New Familial ALS Mouse Model Results Promising

Roberta Friedman, PhD, ALSA Research Department Information Coordinator

April 25, 2005

QUICK SUMMARY: A new approach to a therapy for ALS, also referred to as Lou Gehrig’s disease, has added muscle strength and life span in animal models of the disease. The gene silencing approach, called RNA inhibition, prevents a specific gene from making its protein. The target is the enzyme called SOD1. This mutation appears in some cases of inherited ALS. The fact that two separate teams working toward an ALS therapeutic have recently reported similar hopeful findings with RNA silencing strategies shows that the approach indeed has promise for rapid progress into clinical application, said Lucie Bruijn, Ph.D., science director and vice president of The ALS Association (ALSA).

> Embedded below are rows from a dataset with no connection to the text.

Source: an optimization exercise on an open RTL-to-GDS flow (aim: small area and few clock cycles). Production flows keep margins and buffers that such runs may drop. At most, simulation tests tie the RTL to the original design; equivalence was not proved. For run 6, only the layout was checked, not whether the RTL still works. Power is estimated from default activity; no workload was simulated.

## design/flow/flow/run.sh

```bash
#!/bin/bash
# The standard layout (standard.sh, unchanged synthesis), with:
# - the port buffers made from the smallest buffer cell;
# - clock tree: small sink clusters on small clock buffers, no dummy loads.
export BUFFER_PORTS_ARGS="-buffer_cell sky130_fd_sc_hd__buf_1"
export CTS_ARGS="-sink_clustering_enable -repair_clock_nets -sink_clustering_size 10 -sink_clustering_max_diameter 35 -buf_list sky130_fd_sc_hd__clkbuf_4 -tree_buf sky130_fd_sc_hd__clkbuf_8 -root_buf sky130_fd_sc_hd__clkbuf_8 -dont_use_dummy_load"
bash standard.sh finish > standard.log 2>&1
```

## design/flow/standard.sh

```bash
#!/bin/bash
# synth_recipe.tcl (not shown) runs the flow's synth.tcl, then flattens the netlist and writes it again
# the make line also repeats each setting of config.mk as NAME=value (left out here)
make -C /OpenROAD-flow-scripts/flow DESIGN_CONFIG=/design/flow/config.mk WORK_HOME=/design/flow/orfs CLKGATE_MAP_FILE= SYNTH_SCRIPT=/design/flow/synth_recipe.tcl "${@:-finish}"
```

## design/flow/config.mk

```make
export PLATFORM = sky130hd
export DESIGN_NAME = ups_q1
export DESIGN_NICKNAME = ups_q1
export VERILOG_FILES = /design/flow/design.v
export SDC_FILE = /design/flow/constraint.sdc
export NUM_CORES = 4
export LEC_CHECK = 0
export CAP_MARGIN = 0
export CORE_MARGIN = 2
export CORE_UTILIZATION = 70
export SLEW_MARGIN = 0
```

## design/flow/constraint.sdc

```tcl
create_clock -name core_clock -period 12.0 [get_ports {clk}]
set_input_delay 2.4000 -clock core_clock [delete_from_list [all_inputs] [get_ports {clk}]]
set_output_delay 2.4000 -clock core_clock [all_outputs]
set_load 0.01 [all_outputs]
```

## design/flow/design.v

```verilog
module ups_q1 (
    input  wire        clk,
    input  wire        rst,
    input  wire        t_valid,
    input  wire [31:0] t_req,
    input  wire        t_byte_valid,
    input  wire [7:0]  t_byte,
    output wire        t_ready,
    input  wire        h_valid,
    input  wire [31:0] h_req,
    output wire        h_ready,
    output reg         h_resp_valid,
    output reg  [3:0]  h_resp_status,
    output reg  [31:0] h_resp_data,
    output reg         tx_valid,
    output reg  [2:0]  tx_len,
    output reg  [55:0] tx_bytes,
    output reg         evt_valid,
    output reg  [3:0]  evt_code,
    output reg  [31:0] evt_info
);
    localparam [31:0] PARAMS_WORD = 32'h0001_4040;
    localparam [1:0] ACC_IDLE   = 2'd0;
    localparam [1:0] ACC_STATUS = 2'd1;
    localparam [1:0] ACC_RATING = 2'd2;
    localparam [3:0] E_INVALID_ARG = 4'd1;
    localparam [3:0] E_UNEXPECTED  = 4'd2;
    localparam [3:0] E_OVERLAP     = 4'd3;
    localparam [3:0] E_DECODE      = 4'd4;
    localparam [3:0] E_ILLEGAL     = 4'd5;
    localparam [3:0] EV_DECODED    = 4'd8;
    localparam [1:0] P_DEC  = 2'd0;
    localparam [1:0] P_PCT  = 2'd1;
    localparam [1:0] P_FLAG = 2'd2;
    reg [1:0]  acc_state;
    reg [15:0] frame_len;
    reg        ovf;
    reg [19:0] st_in_v, st_in_fault_v, st_out_v;
    reg [9:0]  st_out_i;
    reg [15:0] st_in_f, st_batt_v;
    reg [7:0]  st_flags;
    reg        st_written;
    reg [19:0] rt_v, rt_batt_v, rt_f;
    reg [9:0]  rt_i;
    reg        rt_written;
    reg [15:0] stat_seq, rate_seq;
    reg [2:0]  le_code;
    reg [7:0]  le_p;
    reg [19:0] sg0, sg1, sg2;
    reg [9:0]  sg3;
    reg [15:0] sg4;
    reg [7:0]  sg6;         
    reg [16:0] p_mant;
    reg [2:0]  p_scale;
    reg        p_pad, p_dot, p_dig, p_bad;
    reg [2:0]  fdone;       
    reg        badf;        
    reg [7:0]  rem;         
    reg [3:0]  pos;         
    reg        c_disc;      
    reg        c_app;       
    reg        c_perr;      
    reg        c_term;      
    reg        ev_v, ev_dec, ev_kind;
    reg        cpend;
    wire [3:0] h_op  = h_req[31:28];
    wire [3:0] h_sel = h_req[27:24];
    wire [7:0] h_n   = h_req[7:0];
    wire [7:0] h_m   = h_req[15:8];
    wire [7:0] h_idx = h_req[7:0];
    wire h_is_cmd   = (h_op == 4'h2) && (h_req[23:16] == 8'd0) &&
                      ((((h_sel <= 4'd3) || (h_sel == 4'd6)) && h_n == 8'd0 && h_m == 8'd0) ||
                       ((h_sel == 4'd4) && h_m == 8'd0) ||
                       (h_sel == 4'd5));
    wire h_is_close = (h_op == 4'h3) && (h_req[27:0] == 28'd0);
    wire h_is_read  = (h_op == 4'h4) && (h_req[27:8] == 20'd0);
    function tk_bad;
        input [7:0] t;
        tk_bad = (t < 8'd2) || (t > 8'd100);
    endfunction
    function tk_two;
        input [7:0] t;
        tk_two = (t < 8'd10) || (t[6:2] == 5'd25);
    endfunction
    function [7:0] tk_b0;
        input [7:0] t;
        tk_b0 = (t[6:2] == 5'd25) ? 8'h31 : 8'h30 + t[6:0] / 7'd10;
    endfunction
    function [7:0] tk_b1;
        input [7:0] t;
        tk_b1 = {4'h3, (t < 8'd10) ? t[3:0] : 4'd0};
    endfunction
    wire       n_bad = tk_bad(h_n);
    wire       m_bad = tk_bad(h_m);
    wire       n_two = tk_two(h_n);
    wire       m_two = tk_two(h_m);
    wire [7:0] n_b0  = tk_b0(h_n);
    wire [7:0] n_b1  = tk_b1(h_n);
    wire [7:0] m_b0  = tk_b0(h_m);
    wire [7:0] m_b1  = tk_b1(h_m);
    wire       sel_tok = h_sel[2] && !h_sel[1];             
    wire       sel5    = sel_tok && h_sel[0];
    wire       cmd_fail = sel_tok && (n_bad || (h_sel[0] && m_bad));
    wire       cmd_arg  = !n_bad;
    reg  [7:0] cb0;
    always @* begin
        case (h_sel[2:0])
            3'd0, 3'd3: cb0 = 8'h51;
            3'd1:       cb0 = 8'h54;
            3'd2:       cb0 = 8'h46;
            3'd4, 3'd5: cb0 = 8'h53;
            default:    cb0 = 8'h43;
        endcase
    end
    wire [7:0] cb1 = sel_tok ? n_b0 : ((h_sel[1] && h_sel[0]) ? 8'h53 : 8'h0D);
    wire [7:0] cb2 = (h_sel[2] && n_two) ? n_b1 : (sel5 ? 8'h52 : 8'h0D);
    wire [7:0] cb3 = h_sel[0] ? (n_two ? 8'h52 : m_b0) : 8'h0D;
    wire [7:0] cb4 = n_two ? m_b0 : (m_two ? m_b1 : 8'h0D);
    wire [7:0] cb5 = (n_two && m_two) ? m_b1 : 8'h0D;
    wire [55:0] cmd_bytes = {8'h0D, cb5, cb4, cb3, cb2, cb1, cb0};
    wire [2:0]  cmd_len = !sel_tok ? ((h_sel[1:0] == 2'd3) ? 3'd3 : 3'd2) :
                          !h_sel[0] ? 3'd3 + {2'd0, n_two} :
                          3'd5 + {2'd0, n_two} + {2'd0, m_two};
    function [31:0] le_word;
        input [2:0] c;
        input [7:0] p;
        reg i1, i3, i4, id;
        begin
            i1 = (c == 3'd1);
            i3 = (c == 3'd3);
            i4 = (c == 3'd4);
            id = (c == 3'd2) || (c == 3'd5);
            le_word = {8'd0, p & {8{id}}, 2'd0, p[5] & i3, p[7] & i1, i1, 1'b0, p[6] & i1,
                       p[4] & i4, p[3:1] & {3{i4}}, p[0] & (i3 || i4), 1'b0, c};
        end
    endfunction
    reg        rd_ok;
    reg [31:0] rd_word;
    always @* begin
        rd_ok   = h_is_read;
        rd_word = 32'd0;
        case ({h_is_read, h_idx})
            9'h100: rd_word = {frame_len, 13'd0, ovf, acc_state};
            9'h101: rd_word = le_word(le_code, le_p);
            9'h102: rd_word = {16'd0, stat_seq};
            9'h103: rd_word = {16'd0, rate_seq};
            9'h104: rd_word = PARAMS_WORD;
            9'h110: rd_word = st_written ? {12'd0, st_in_v} : 32'd0;
            9'h111: rd_word = st_written ? {12'd0, st_in_fault_v} : 32'd0;
            9'h112: rd_word = st_written ? {12'd0, st_out_v} : 32'd0;
            9'h113: rd_word = st_written ? {13'd0, st_written, 8'd0, st_out_i} : 32'd0;
            9'h114: rd_word = st_written ? {13'd0, st_in_f[15:14], 3'd0, st_in_f[13:0]} : 32'd0;
            9'h115: rd_word = st_written ? {13'd0, st_batt_v[15:14], 3'd0, st_batt_v[13:0]} : 32'd0;
            9'h116: rd_word = st_written ? {24'd0, st_flags} : 32'd0;
            9'h120: rd_word = rt_written ? {12'd0, rt_v} : 32'd0;
            9'h121: rd_word = rt_written ? {13'd0, rt_written, 8'd0, rt_i} : 32'd0;
            9'h122: rd_word = rt_written ? {12'd0, rt_batt_v} : 32'd0;
            9'h123: rd_word = rt_written ? {12'd0, rt_f} : 32'd0;
            default: rd_ok = 1'b0;
        endcase
    end
    wire h_cmd_ok = h_is_cmd && !cmd_fail;
    wire h_ok     = h_cmd_ok || h_is_close || rd_ok;
    wire h_evt    = !h_ok;
    wire h_rd01   = h_idx[7:1] == 7'd0;
    wire in_pay = (rem != 8'd0);
    assign h_ready = !cpend && (!in_pay || h_cmd_ok || (rd_ok && !h_rd01));
    assign t_ready = in_pay || !(h_valid && h_evt);
    wire h_fire  = h_valid && h_ready;
    wire tw_fire = t_valid && !in_pay && !(h_valid && h_evt);
    wire tb_fire = t_byte_valid && in_pay;
    wire [7:0] tw_len   = t_req[7:0];
    wire       tw_legal = (t_req[31:28] == 4'h1) && (t_req[27:8] == 20'd0) && (tw_len <= 8'd64);
    always @* begin
        h_resp_valid  = h_fire;
        h_resp_status = h_ok ? 4'd0 : (h_is_cmd ? E_INVALID_ARG : E_ILLEGAL);
        h_resp_data   = rd_word;
        tx_valid      = h_fire && h_cmd_ok;
        tx_len        = cmd_len;
        tx_bytes      = cmd_bytes;
        evt_valid     = ev_v;
        evt_code      = ev_dec ? EV_DECODED : {1'b0, le_code};
        evt_info      = ev_dec ? {27'd0, ev_kind, EV_DECODED} : le_word(le_code, le_p);
    end
    wire       b_first  = (pos == 4'd0);
    wire       b_last   = (rem == 8'd1);
    wire       b_status = (t_byte == 8'h28);
    wire       b_rating = (t_byte == 8'h23);
    wire       b_marker = b_status || b_rating;
    wire       idle     = (acc_state == ACC_IDLE);
    wire       cls      = b_first && !c_disc;           
    wire       b_start  = cls && b_marker;
    wire       b_unexp  = cls && idle && !b_marker;
    wire       b_ovl    = cls && !idle && b_marker;
    wire       b_disc   = c_disc || b_unexp;
    wire       b_app    = cls ? (!idle && !b_marker) : c_app;
    wire       b_term   = c_term || (b_app && (pos == 4'd7) && (t_byte == 8'h00));
    wire       b_decode = b_app && b_term;
    wire       kind = acc_state[1];
    wire [5:0] off  = frame_len[5:0];
    wire       low  = (frame_len[15:6] == 10'd0);
    reg        f_in, f_first, f_last;
    reg [1:0]  f_type;
    reg [4:0]  f_sep;
    always @* begin
        f_in = 1'b0; f_first = 1'b0; f_last = 1'b0; f_type = P_DEC; f_sep = 5'd0;
        if (!kind) begin
            if (off >= 6'd1 && off <= 6'd5) begin
                f_in = 1'b1; f_first = (off == 6'd1); f_last = (off == 6'd5);
            end else if (off >= 6'd7 && off <= 6'd11) begin
                f_in = 1'b1; f_first = (off == 6'd7); f_last = (off == 6'd11);
            end else if (off >= 6'd13 && off <= 6'd17) begin
                f_in = 1'b1; f_first = (off == 6'd13); f_last = (off == 6'd17);
            end else if (off >= 6'd19 && off <= 6'd21) begin
                f_in = 1'b1; f_first = (off == 6'd19); f_last = (off == 6'd21);
                f_type = P_PCT;
            end else if (off >= 6'd23 && off <= 6'd26) begin
                f_in = 1'b1; f_first = (off == 6'd23); f_last = (off == 6'd26);
            end else if (off >= 6'd28 && off <= 6'd31) begin
                f_in = 1'b1; f_first = (off == 6'd28); f_last = (off == 6'd31);
            end else if (off >= 6'd38 && off <= 6'd45) begin
                f_in = 1'b1; f_first = (off == 6'd38); f_last = (off == 6'd45);
                f_type = P_FLAG;
            end
            f_sep = {off == 6'd27, off == 6'd22, off == 6'd18, off == 6'd12, off == 6'd6};
        end else begin
            if (off >= 6'd1 && off <= 6'd5) begin
                f_in = 1'b1; f_first = (off == 6'd1); f_last = (off == 6'd5);
            end else if (off >= 6'd7 && off <= 6'd9) begin
                f_in = 1'b1; f_first = (off == 6'd7); f_last = (off == 6'd9);
                f_type = P_PCT;
            end else if (off >= 6'd11 && off <= 6'd15) begin
                f_in = 1'b1; f_first = (off == 6'd11); f_last = (off == 6'd15);
            end else if (off >= 6'd17 && off <= 6'd21) begin
                f_in = 1'b1; f_first = (off == 6'd17); f_last = (off == 6'd21);
            end
            f_sep = {2'b00, off == 6'd16, off == 6'd10, off == 6'd6};
        end
        f_in  = f_in && low;
        f_sep = f_sep & {5{low}};
    end
    wire [7:0] c      = t_byte;
    wire       c_dig  = (c >= 8'h30) && (c <= 8'h39);
    wire       c_sp   = (c == 8'h20);
    wire       c_pad  = c_sp || (c == 8'h0D) || (c == 8'h00);
    wire       c_pt   = (c == 8'h2E);
    wire       c_bit  = (c[7:1] == 7'h18);
    wire [13:0] m0   = f_first ? 14'd0 : p_mant[13:0];    
    wire [3:0]  dd   = c_dig ? c[3:0] : 4'd0;
    wire [15:0] r_a = {m0, dd[2:1]};             
    wire [15:0] r_b = {2'd0, m0};
    wire [16:0] r_c;
    wire [15:0] r_s;
    assign r_c[0] = 1'b0;
    genvar gi;
    generate
        for (gi = 0; gi < 16; gi = gi + 1) begin : g_fa
            wire cin = (gi == 2) ? (r_c[gi] | dd[3]) : r_c[gi];
            assign r_s[gi]   = r_a[gi] ^ r_b[gi] ^ cin;
            assign r_c[gi+1] = (r_a[gi] & r_b[gi]) | (r_a[gi] & cin) | (r_b[gi] & cin);
        end
    endgenerate
    wire [16:0] m_d  = {r_s, dd[0]};
    wire [2:0]  s_d  = (f_first ? 3'd0 : p_scale) + {2'd0, c_dig && p_dot && !f_first};
    wire        m_we = f_in && (f_type != P_FLAG) && (f_first || c_dig);
    wire        pd0 = !f_first && p_pad;
    wire        dt0 = !f_first && p_dot;
    wire        dg0 = !f_first && p_dig;
    wire        bd0 = !f_first && p_bad;
    reg        pd1, dt1, dg1, bd1;
    always @* begin
        pd1 = pd0; dt1 = dt0; dg1 = dg0; bd1 = bd0;
        if (f_type == P_FLAG) begin
            dg1 = 1'b1;
            bd1 = bd0 || !c_bit;
        end else if (pd0 || dt0 || dg0 || bd0 || !c_sp) begin
            if (c_pad) begin
                pd1 = 1'b1;
            end else begin
                if (pd0) bd1 = 1'b1;
                if (c_dig) begin
                    dg1 = 1'b1;
                end else if (c_pt && !dt0 && f_type == P_DEC) begin
                    dt1 = 1'b1;
                end else begin
                    bd1 = 1'b1;
                end
            end
        end
    end
    wire f_ok = dg1 && !bd1;
    wire [2:0] fdone_n = (f_in && f_last && !badf && f_ok) ? fdone + 3'd1 : fdone;
    wire       badf_n  = badf || (f_in && f_last && !f_ok);
    wire [2:0] nfields = kind ? 3'd4 : 3'd7;
    wire       dec_ok  = !badf_n && (fdone_n == nfields);
    always @(posedge clk) begin
        if (tw_fire) begin
            pos    <= 4'd0;
            c_disc <= !tw_legal;
            c_app  <= 1'b0;
            c_perr <= !tw_legal;
            c_term <= 1'b0;
        end else if (tb_fire) begin
            if (pos != 4'd8) pos <= pos + 4'd1;
            c_disc <= b_disc;
            c_app  <= b_app;
            c_perr <= c_perr || b_unexp || b_ovl;
            c_term <= b_term;
        end
        if (tb_fire && !b_disc) begin
            if (b_start) begin
                fdone <= 3'd0;
                badf  <= 1'b0;
            end else begin
                if (f_in) begin
                    p_pad <= pd1;
                    p_dot <= dt1;
                    p_dig <= dg1;
                    p_bad <= bd1;
                    fdone <= fdone_n;
                    badf  <= badf_n;
                    if (f_type == P_FLAG) sg6 <= {sg6[6:0], c[0]};
                end
                if (m_we) begin
                    p_mant  <= m_d;
                    p_scale <= s_d;
                end
                if (f_sep[0]) sg0 <= {p_scale, p_mant};
                if (f_sep[1]) sg1 <= {p_scale, p_mant};
                if (f_sep[2]) sg2 <= {p_scale, p_mant};
                if (f_sep[3]) sg3 <= p_mant[9:0];
                if (f_sep[4]) sg4 <= {p_scale[1:0], p_mant[13:0]};
            end
        end
    end
    wire [16:0] fl_c;
    wire [15:0] fl_inc;
    assign fl_c[0] = 1'b1;
    generate
        for (gi = 0; gi < 16; gi = gi + 1) begin : g_inc
            assign fl_inc[gi]  = frame_len[gi] ^ fl_c[gi];
            assign fl_c[gi+1]  = frame_len[gi] & fl_c[gi];
        end
    endgenerate
    wire h_err    = h_fire && h_evt;                         
    wire tw_err   = tw_fire && !tw_legal;                    
    wire tw_evt   = tw_err && (tw_len == 8'd0);
    wire tb_end   = tb_fire && b_last;                       
    wire tb_evt   = tb_end && (c_perr || b_unexp || b_ovl);
    wire dec      = tb_end && b_decode;
    wire commit   = dec && dec_ok;
    wire frm_clr  = (h_fire && h_is_close) || dec;
    reg        le_we;
    reg [2:0]  le_c;
    reg [7:0]  le_d;
    always @* begin
        le_we = 1'b1;
        if (h_err) begin
            le_c = h_is_cmd ? 3'd1 : 3'd5;
            le_d = h_is_cmd ? {cmd_arg, h_sel[0], 6'd0} : h_req[31:24];
        end else if (tw_err) begin
            le_c = 3'd5;
            le_d = t_req[31:24];
        end else if (tb_fire && b_unexp) begin
            le_c = 3'd2;
            le_d = t_byte;
        end else if (tb_fire && b_ovl) begin
            le_c = 3'd3;
            le_d = {2'd0, kind, 4'd0, b_rating};
        end else begin
            le_c  = 3'd4;
            le_d  = {3'd0, !badf_n, fdone_n, kind};
            le_we = dec && !dec_ok;
        end
    end
    always @(posedge clk) begin
        if (le_we) le_p <= le_d;
        if (h_err || tw_evt || tb_evt || dec) begin
            ev_dec  <= dec && dec_ok;
            ev_kind <= kind;
        end
        if (cpend && !ev_kind) begin
            st_in_v       <= sg0;
            st_in_fault_v <= sg1;
            st_out_v      <= sg2;
            st_out_i      <= sg3;
            st_in_f       <= sg4;
            st_batt_v     <= {p_scale[1:0], p_mant[13:0]};
            st_flags      <= sg6;
        end
        if (cpend && ev_kind) begin
            rt_v      <= sg0;
            rt_i      <= sg1[9:0];
            rt_batt_v <= sg2;
            rt_f      <= {p_scale, p_mant};
        end
    end
    always @(posedge clk) begin
        if (rst) begin
            acc_state  <= ACC_IDLE;
            frame_len  <= 16'd0;
            ovf        <= 1'b0;
            st_written <= 1'b0;
            rt_written <= 1'b0;
            stat_seq   <= 16'd0;
            rate_seq   <= 16'd0;
            le_code    <= 3'd0;
            rem        <= 8'd0;
            ev_v       <= 1'b0;
            cpend      <= 1'b0;
        end else begin
            ev_v <= h_err || tw_evt || tb_evt || dec;
            cpend <= commit;
            if (le_we) le_code <= le_c;
            if (tw_fire) rem <= tw_len;
            else if (tb_fire) rem <= rem - 8'd1;
            if (frm_clr) begin
                acc_state <= ACC_IDLE;
                frame_len <= 16'd0;
                ovf       <= 1'b0;
            end else if (tb_fire && !b_disc) begin
                if (b_start) begin
                    acc_state <= b_rating ? ACC_RATING : ACC_STATUS;
                    frame_len <= 16'd1;
                    ovf       <= 1'b0;
                end else begin
                    if (!low) ovf <= 1'b1;
                    if (!fl_c[16]) frame_len <= fl_inc;
                end
            end
            if (cpend && !ev_kind) begin
                st_written <= 1'b1;
                stat_seq   <= stat_seq + 16'd1;
            end
            if (cpend && ev_kind) begin
                rt_written <= 1'b1;
                rate_seq   <= rate_seq + 16'd1;
            end
        end
    end
endmodule
```

==> results of run 1 <==
[metal layers]
layer | vias up | global-route usage
met3 | 147 | 0.0836
met2 | 846 | 0.542
met1 | 6317 | 0.491
li1 | 5888 | -
met5 | - | 0
met4 | 0 | 0.180
[area by class of cell]
class | count | area, sq um
clock buffers | 54 | 437
inverters | 43 | 161
fillers | 1662 | 6020
flip-flops and latches | 386 | 10900
well taps | 330 | 413
repair buffers | 204 | 857
multi-input cells | 969 | 6350
[cells in the final DEF, fill, tap and decap left out, drive strengths merged, types with 32 or more instances in the layout]
master,n
edfxtp,314
a22oi,43
inv,42
nand2,119
conb,32
clkbuf,55
o21ai,75
nand3,32
and2,43
a222oi,34
buf,203
a21oi,39
dfxtp,72
nor2,144
[worst max-delay path, delay by kind of cell]
kind,cells,cell delay [ns]
simple gates,6,3.47
compound gates,2,0.44
buf+inv,2,0.28
[stage by stage]
| stage | setup slack (ns) | utilization | power [uW] | cells |
|---|---|---|---|---|
| final | 3.00 | 0.760 | 2770 | 1986 |
| after detailed placement | 2.81 | 0.743 | 2160 | 1932 |
| after global placement | 3.01 | 0.743 | 2140 | 1932 |
| after floorplan | 3.54 | - | 1970 | 1512 |
| after global routing | 2.93 | 0.760 | 2890 | 1986 |
| after CTS | 3.37 | 0.760 | 2770 | 1986 |
[power by group through the flow]
stage,sequential (uW),combinational [uW],clock [uW]
floorplan,1580,395,0
global placement,1630,506,0
detailed placement,1630,525,0
CTS,1600,530,634
global route,1610,596,681
finish,1610,536,627
[worst paths after layout]
kind / startpoint / to / slack, ns / cells past startpoint
min: sg3[6]$_DFFE_PP_ / st_out_i[6]$_DFFE_PP_ / 0.39 / 0
min reg2reg: sg3[6]$_DFFE_PP_ / st_out_i[6]$_DFFE_PP_ / 0.39 / 0
max: h_req[18] / h_resp_data[7] / 3.00 / 10
max reg2reg: frame_len[1]$_SDFFE_PP0P_ / p_mant[16]$_DFFE_PP_ / 3.37 / 27
[cells by family after synthesis]
kind of cell	Yosys count	share of synthesized area
multiplexers	25	0.0144
flip-flops	386	0.608
other	2	0.000420
AO/OA/AOI/OAI	318	0.129
buffers and inverters	157	0.0457
AND/OR/NAND/NOR	506	0.145
XOR/XNOR	43	0.0211
adder cells (fa/ha/maj)	45	0.0368
[sequential cells by signal (all words and copies together) (netlist names), 17 cells and up]
| signal | flops |
|---|---|
| st_out_v | 20 |
| sg0 | 20 |
| rt_v | 20 |
| rt_f | 20 |
| p_mant | 17 |
| rt_batt_v | 20 |
| sg1 | 20 |
| sg2 | 20 |
| st_in_v | 20 |
| st_in_fault_v | 20 |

Scientists have created mice that have the mutant SOD1 and also show symptoms remarkably similar to all types of ALS. Mice with the SOD1 mutation show better grip strength if treated with the RNA therapeutic, according to the report online April 25 in the Annals of Neurology, by ALSA funded investigators Timothy Miller M.D. and Don Cleveland, Ph.D., of the Ludwig Institute at the University> of California, San Diego, and collaborators.  Rapid application of this technique to ALS investigation is part of ALSA’s program to harness new methods toward changing the disease.